More than other border states, Texas traditionally has had a live-and-let-live attitude toward peaceful illegal immigration, which has helped shape its culture and its economy. The Lone Star State has never experienced anything like the backlash that led to California’s passage in 1994 of Proposition 187, denying public services to illegal immigrants, or the 2010 Arizona law that gave police broad powers to stop and detain people suspected of lacking documentation.

When Texas’s in-state-tuition bill passed, it had the support of virtually the entire legislature, including all but two Republicans in the House and three in the Senate.

“We must say to every Texas child learning in a Texas classroom, ‘We don’t care where you come from, but where you are going, and we are going to do everything we can to help you get there.’ And that vision must include the children of undocumented workers,” Perry said in a speech several months later. “That’s why Texas took the national lead in allowing such deserving young minds to attend a Texas college at a resident rate.”

That same year, however, Perry vetoed a measure that would have allowed illegal immigrants to get Texas driver’s licenses. His concern, he said, was that the bill contained insufficient safeguards to verify the authenticity of foreign birth certificates.

“The driver’s license bill failed to address a very critical public policy and public safety issue,” Perry wrote at the time.

Mark P. Jones, a political scientist and Latin American studies expert at Rice University, noted that another test of Perry’s ability to finesse the immigration issue came in 2011. At the time, the national immigration debate had been inflamed by the passage of the Arizona law, and there were some in the Texas legislature who wanted to pass their own version.

Perry defused the push for a harsher law, Jones said, by championing a bill that would have banned “sanctuary cities,” communities where police are barred from inquiring about the immigration status of those they arrest.

The measure was a largely symbolic one that the governor knew would not pass, Jones said. “It fit perfectly with Perry’s general method of operation.”

But even in Texas, the GOP has moved rightward on immigration in recent years, with the rise of the tea party movement and increased drug-gang violence on the border. In 2012, for instance, the state party adopted as part of its platform a business-backed “Texas solution” calling for a national guest-worker program. At this year’s convention, the party voted to remove that plank.

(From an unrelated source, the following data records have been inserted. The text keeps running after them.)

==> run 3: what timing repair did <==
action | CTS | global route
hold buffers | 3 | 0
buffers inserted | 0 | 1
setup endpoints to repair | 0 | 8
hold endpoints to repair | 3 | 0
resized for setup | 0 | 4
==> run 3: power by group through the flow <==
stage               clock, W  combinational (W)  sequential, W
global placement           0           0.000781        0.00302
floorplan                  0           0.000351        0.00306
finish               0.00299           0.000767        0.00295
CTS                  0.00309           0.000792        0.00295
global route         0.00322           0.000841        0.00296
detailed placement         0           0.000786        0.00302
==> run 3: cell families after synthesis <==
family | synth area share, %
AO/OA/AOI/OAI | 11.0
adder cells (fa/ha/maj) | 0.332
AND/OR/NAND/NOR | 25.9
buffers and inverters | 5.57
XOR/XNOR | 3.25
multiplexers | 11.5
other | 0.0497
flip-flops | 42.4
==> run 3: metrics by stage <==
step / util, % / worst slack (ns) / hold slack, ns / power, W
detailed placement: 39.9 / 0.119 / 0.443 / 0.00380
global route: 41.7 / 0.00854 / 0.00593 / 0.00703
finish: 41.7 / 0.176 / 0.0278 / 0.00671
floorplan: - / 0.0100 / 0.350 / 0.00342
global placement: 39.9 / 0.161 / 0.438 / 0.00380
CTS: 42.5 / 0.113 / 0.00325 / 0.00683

On the largest question hanging over the immigration debate going forward — what to do about the estimated 11 million people now living in this country illegally — Perry has not been specific.

He has said he opposes amnesty. He also acknowledged in a 2013 interview that “you’re not going to go round them up and send them back to their country of origin.”

But all of that, he insisted, is an argument for another day.

“Securing the border has to be dealt with and, I would suggest to you, first,” Perry said then. “I don’t think the American people trust Congress to have an immigration bill and secure the border. I just don’t think they trust them, because they haven’t seen the will. For 20 years or more, they have not seen the will in Washington, D.C., to secure the border.”

Dan Balz contributed to this report.